アイデンティティ ―distinction―

 

「ねぇ、僕たち初期化されるの?」

どういう理由か、2体は電源が入ったままでした。

「そうだよ。不良品だからね」

もう1体が素っ気無く答えました。

「僕、不良品なのかなぁ」

最初のアンドロイドはう〜んと唸って、もう1体の顔を見ました。

「君の顔って、僕と同じ顔だよね?」

面倒臭そうに、問われたアンドロイドは頷きました。

「ああ」

「それだよ!君はなんともないの?」

最初のアンドロイドが身を乗り出して聞いた内容を、もう1体はよく理解できませんでした。

「なにがさ」

「同じ顔がたくさんあるんだよ?どんなに見比べても違いがさっぱり解らないほどそっくりな顔が!」

もう1体はうんざりしたように言いました。

「当たり前だろ?みんな同じ型なんだから。違う方が変だろ」

さっきまで威勢の良かったアンドロイドは、それを聞いて急に黙り込みました。

しばらく沈黙が続き、

「…じゃあ、僕らはどうやって見分けるのさ?」

アンドロイドは口を開きました。

その顔は純粋な疑問を投げかけている表情でした。

「見分ける必要なんて無いさ」

もう片方はそう言って、納得していない様子のアンドロイドが喋りだす前に、更に言葉を重ねました。

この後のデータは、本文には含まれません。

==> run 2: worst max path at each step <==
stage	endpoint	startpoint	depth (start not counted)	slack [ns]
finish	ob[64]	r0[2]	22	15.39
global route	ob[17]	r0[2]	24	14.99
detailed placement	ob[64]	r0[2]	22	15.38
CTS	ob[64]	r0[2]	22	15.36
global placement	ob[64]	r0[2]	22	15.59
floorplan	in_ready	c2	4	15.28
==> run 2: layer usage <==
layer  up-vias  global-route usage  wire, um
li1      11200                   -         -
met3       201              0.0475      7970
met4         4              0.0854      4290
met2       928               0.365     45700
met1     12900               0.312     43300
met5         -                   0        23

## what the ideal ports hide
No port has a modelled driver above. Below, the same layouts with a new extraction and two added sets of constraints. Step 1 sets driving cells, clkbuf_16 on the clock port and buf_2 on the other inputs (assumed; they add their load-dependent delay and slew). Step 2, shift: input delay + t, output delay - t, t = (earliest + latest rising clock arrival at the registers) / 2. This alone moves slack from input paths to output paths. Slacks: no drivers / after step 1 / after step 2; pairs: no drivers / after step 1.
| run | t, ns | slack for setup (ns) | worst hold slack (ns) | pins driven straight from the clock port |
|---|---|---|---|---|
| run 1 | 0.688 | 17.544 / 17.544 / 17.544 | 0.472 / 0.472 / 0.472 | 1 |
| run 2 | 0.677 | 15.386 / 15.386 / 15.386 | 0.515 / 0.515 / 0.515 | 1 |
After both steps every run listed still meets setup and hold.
Context: an optimization exercise on an open-source flow, tuned for small area, a short achievable clock period and few clock cycles. The choices shown serve that exercise and are no tape-out recipe. Function was checked by simulation only, so behaviour that the tests miss may differ from the original. Power figures rest on the tool's default switching activity, not on a simulated workload.

run 1:
Design raster_core_multirow, start of the top module:
module raster_core_multirow #(
   parameter int unsigned CORE_ID      = 3,
   parameter int unsigned NUM_ROWS     = 2,
   parameter int unsigned X_MAX        = 400,
   parameter int unsigned BRAM_LATENCY = 2,
   parameter logic [31:0] LAMBDA_ONE   = 32'h0001_0000,
   parameter int unsigned ADDR_W       = 10
) (
   input  logic              clk,
   input  logic              reset,
   input  logic              s_valid,
   input  logic [31:0]       s_data,
   output logic              s_ready,
   output logic              m_valid,
   input  logic              m_ready,
   output logic [15:0]       m_data,
   output logic              m_last,
   output logic              rch_en,
   output logic [ADDR_W-1:0] rch_addr,
   input  logic [31:0]       rch_data,
   output logic              wch_en,
   output logic [ADDR_W-1:0] wch_addr,
   output logic [31:0]       wch_data
);
Settings: LEC_CHECK=0, ABC_AREA=1, CAP_MARGIN=20, CORE_MARGIN=2, CORE_UTILIZATION=40, SETUP_SLACK_MARGIN=4.0, SLEW_MARGIN=20; clock period 8.0 ns.
run.sh (not shown) runs the stock make flow with config.mk's settings and CLKGATE_MAP_FILE= SYNTH_SCRIPT=/design/flow/synth_recipe.tcl, a recipe that flattens the netlist after the stock synthesis.
Run 1 did not stop at any stage, and its layout met the timing, design-rule and antenna checks.
Testbench counts of run 1, summed over its fixed seeds: cycles 89,220.
This is an optimization exercise on Yosys and OpenROAD, whose aim is small area and a short achievable clock period, not a production implementation.

Setup of raven:
==> flow/design.v <==
package gfx_reg_pkg;
  typedef enum logic [8-1:0]
  {
    CONTROL       = 8'h00,
    STATUS        = 8'h04,
    TARGET_BASE   = 8'h08,
    TARGET_SIZE_X = 8'h0C,
    TARGET_SIZE_Y = 8'h10,
    DEST_X        = 8'h14,
    DEST_Y        = 8'h18,
    COLOR0        = 8'h1C,
    ALPHA         = 8'h20
  } gfx_reg_e;
  localparam int POINT_W = 16;
  localparam int CTRL_DEPTH_LSB = 0;
  localparam int CTRL_DEPTH_W   = 2;
  localparam int CTRL_BLEND_BIT = 2;
  localparam int CTRL_RECT_BIT  = 8;
  localparam int CTRL_LINE_BIT  = 9;
  localparam int CTRL_POINT_BIT = 10;
  typedef struct packed
  {
    logic [15:0] count;
    logic [14:0] reserved;
    logic        busy;
  } gfx_status_t;
endpackage
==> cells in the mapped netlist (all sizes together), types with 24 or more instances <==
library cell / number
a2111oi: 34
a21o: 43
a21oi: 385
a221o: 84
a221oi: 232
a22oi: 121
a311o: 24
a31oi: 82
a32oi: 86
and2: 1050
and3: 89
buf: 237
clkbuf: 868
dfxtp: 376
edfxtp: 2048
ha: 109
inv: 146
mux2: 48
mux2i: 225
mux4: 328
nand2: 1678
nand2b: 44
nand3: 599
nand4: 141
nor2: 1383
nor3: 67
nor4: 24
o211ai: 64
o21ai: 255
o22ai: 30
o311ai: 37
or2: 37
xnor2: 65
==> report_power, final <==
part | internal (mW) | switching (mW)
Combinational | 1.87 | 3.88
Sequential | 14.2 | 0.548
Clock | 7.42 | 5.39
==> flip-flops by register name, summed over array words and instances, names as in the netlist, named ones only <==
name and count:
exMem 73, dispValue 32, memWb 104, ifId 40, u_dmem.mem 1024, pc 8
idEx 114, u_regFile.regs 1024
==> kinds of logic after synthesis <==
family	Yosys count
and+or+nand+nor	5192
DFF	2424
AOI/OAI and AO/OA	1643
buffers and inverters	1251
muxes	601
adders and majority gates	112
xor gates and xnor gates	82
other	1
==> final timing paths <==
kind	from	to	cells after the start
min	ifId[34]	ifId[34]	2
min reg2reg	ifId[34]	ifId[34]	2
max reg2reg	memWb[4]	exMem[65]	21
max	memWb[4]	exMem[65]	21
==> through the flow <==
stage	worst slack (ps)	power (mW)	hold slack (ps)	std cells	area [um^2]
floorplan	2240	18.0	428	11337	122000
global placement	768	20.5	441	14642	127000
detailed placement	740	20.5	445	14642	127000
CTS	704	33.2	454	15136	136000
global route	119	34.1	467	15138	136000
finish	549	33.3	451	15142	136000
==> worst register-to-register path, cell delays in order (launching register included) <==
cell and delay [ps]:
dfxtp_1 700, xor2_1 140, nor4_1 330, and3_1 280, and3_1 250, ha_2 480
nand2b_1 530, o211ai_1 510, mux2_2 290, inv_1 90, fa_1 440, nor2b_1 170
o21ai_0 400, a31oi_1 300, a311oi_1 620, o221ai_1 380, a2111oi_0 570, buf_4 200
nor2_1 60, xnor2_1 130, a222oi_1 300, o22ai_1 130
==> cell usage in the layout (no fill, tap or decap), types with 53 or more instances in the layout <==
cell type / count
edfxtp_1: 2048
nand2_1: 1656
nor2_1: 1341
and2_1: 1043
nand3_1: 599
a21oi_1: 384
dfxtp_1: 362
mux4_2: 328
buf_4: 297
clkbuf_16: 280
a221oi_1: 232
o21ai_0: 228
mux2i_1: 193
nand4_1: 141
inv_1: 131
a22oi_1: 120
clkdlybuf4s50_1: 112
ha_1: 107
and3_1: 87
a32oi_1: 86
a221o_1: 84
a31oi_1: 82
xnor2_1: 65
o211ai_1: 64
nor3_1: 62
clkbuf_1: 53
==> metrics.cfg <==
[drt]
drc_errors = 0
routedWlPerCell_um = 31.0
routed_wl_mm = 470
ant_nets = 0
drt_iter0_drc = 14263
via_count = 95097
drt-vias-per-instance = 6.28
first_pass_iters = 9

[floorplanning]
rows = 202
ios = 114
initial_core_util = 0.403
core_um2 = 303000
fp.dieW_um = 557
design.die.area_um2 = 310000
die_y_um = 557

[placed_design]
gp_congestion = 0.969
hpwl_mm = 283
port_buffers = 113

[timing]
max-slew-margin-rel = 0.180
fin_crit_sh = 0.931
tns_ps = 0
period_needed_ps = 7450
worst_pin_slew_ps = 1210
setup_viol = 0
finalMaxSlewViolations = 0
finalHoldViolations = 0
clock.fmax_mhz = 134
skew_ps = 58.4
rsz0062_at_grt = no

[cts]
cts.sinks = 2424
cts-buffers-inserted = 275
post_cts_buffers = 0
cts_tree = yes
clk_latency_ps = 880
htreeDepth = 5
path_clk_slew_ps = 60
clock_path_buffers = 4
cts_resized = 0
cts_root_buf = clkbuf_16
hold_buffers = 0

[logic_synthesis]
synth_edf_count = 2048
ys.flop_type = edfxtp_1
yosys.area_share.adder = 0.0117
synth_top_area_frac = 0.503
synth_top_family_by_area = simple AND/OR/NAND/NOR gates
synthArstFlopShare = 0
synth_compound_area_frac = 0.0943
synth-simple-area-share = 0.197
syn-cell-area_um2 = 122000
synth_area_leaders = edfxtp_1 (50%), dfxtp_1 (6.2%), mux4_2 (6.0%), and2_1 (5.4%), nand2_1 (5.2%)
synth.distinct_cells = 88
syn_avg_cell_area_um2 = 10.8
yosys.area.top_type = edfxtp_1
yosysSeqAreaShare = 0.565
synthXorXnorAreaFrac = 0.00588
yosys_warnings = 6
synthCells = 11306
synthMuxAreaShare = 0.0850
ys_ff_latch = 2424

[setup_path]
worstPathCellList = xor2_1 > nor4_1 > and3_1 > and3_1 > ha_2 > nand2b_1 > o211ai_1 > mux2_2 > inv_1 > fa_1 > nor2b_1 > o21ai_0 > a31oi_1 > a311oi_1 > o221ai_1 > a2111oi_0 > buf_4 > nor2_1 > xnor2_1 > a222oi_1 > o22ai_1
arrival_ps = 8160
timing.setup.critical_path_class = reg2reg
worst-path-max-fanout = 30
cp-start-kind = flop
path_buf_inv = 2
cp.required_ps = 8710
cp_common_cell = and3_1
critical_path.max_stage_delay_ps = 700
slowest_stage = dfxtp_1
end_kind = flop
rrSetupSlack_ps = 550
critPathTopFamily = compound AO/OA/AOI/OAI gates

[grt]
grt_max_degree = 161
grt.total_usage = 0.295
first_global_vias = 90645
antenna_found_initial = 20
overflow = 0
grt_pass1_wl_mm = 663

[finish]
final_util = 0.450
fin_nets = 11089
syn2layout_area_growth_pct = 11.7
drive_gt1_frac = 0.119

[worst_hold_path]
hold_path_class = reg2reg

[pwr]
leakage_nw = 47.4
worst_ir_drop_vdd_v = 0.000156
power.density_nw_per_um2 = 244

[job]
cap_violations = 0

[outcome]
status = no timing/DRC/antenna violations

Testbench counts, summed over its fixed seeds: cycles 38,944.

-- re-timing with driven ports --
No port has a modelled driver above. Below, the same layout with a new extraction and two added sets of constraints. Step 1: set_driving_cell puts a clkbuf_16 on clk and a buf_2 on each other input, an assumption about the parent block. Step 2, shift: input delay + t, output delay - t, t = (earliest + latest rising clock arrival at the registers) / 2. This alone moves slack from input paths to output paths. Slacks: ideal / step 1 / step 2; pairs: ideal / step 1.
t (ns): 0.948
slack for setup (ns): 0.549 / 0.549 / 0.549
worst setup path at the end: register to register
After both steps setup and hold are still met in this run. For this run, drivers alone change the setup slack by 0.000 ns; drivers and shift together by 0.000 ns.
Source: an optimization exercise on an open RTL-to-GDS flow (aim: small area, a short achievable clock period and few clock cycles per item). Production flows keep margins and buffers that such runs may drop.
At most, simulation tests tie the RTL to the original design; equivalence was not proved.
No functional check of the RTL was part of run 1.
Power and IR drop assume default switching activity.

$ cat design.v
package noise_data_pkg;
	localparam int sample_w    = 8;   
	localparam int sum_w       = 14;  
	localparam int sq_sum_w    = 22;  
	localparam int var_w       = 16;  
	localparam int noise_sum_w = 20;  
	typedef struct packed {
		logic [sample_w-1:0] mean;
		logic [var_w-1:0]    variance;
		logic [3:0]          block_index;  
	} block_stat_t;
	typedef struct packed {
		logic [var_w-1:0] noise_level;
		logic [4:0]       block_count;  
	} noise_result_t;
endpackage
package noise_ctrl_pkg;
	localparam int block_samples   = 64;
	localparam int block_log2      = 6;
	localparam int addr_w          = 6;  
	localparam int max_blocks_log2 = 4;  
	typedef enum logic [1:0] {
		idle          = 2'd0,
		read_block    = 2'd1,  
		wait_for_mean = 2'd2,  
		drain         = 2'd3   
	} ctrl_state_t;
	typedef struct packed {
		logic                                bank;
		logic [7:0]                          mean;
		logic [max_blocks_log2-1:0]          block_index;
		logic                                last;  
	} variance_job_t;
endpackage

「もし、僕らが全部違う顔だったら、壊れたときに代用を作るのが大変だろ?個性なんてのは不要なんだよ、僕らには」

言われたアンドロイドは、その話に不満そうに首を傾げ、

「それって…代わりはあるから僕は僕でなくてもいいってこと?」

電子頭脳の学習能力機能をフル回転させて、確認するように言いました。

「そう、代わりがあるのが僕らの利点のひとつだからね」

「つまり…人間のため?」

「そ、人間のため」

質問ばかりしていたアンドロイドは、納得したのかしていないのか、とりあえず黙りました。

呆れ返って淡々と答えていたアンドロイドは、話すのを止めたもう1体を少しだけ見て、目を閉じました。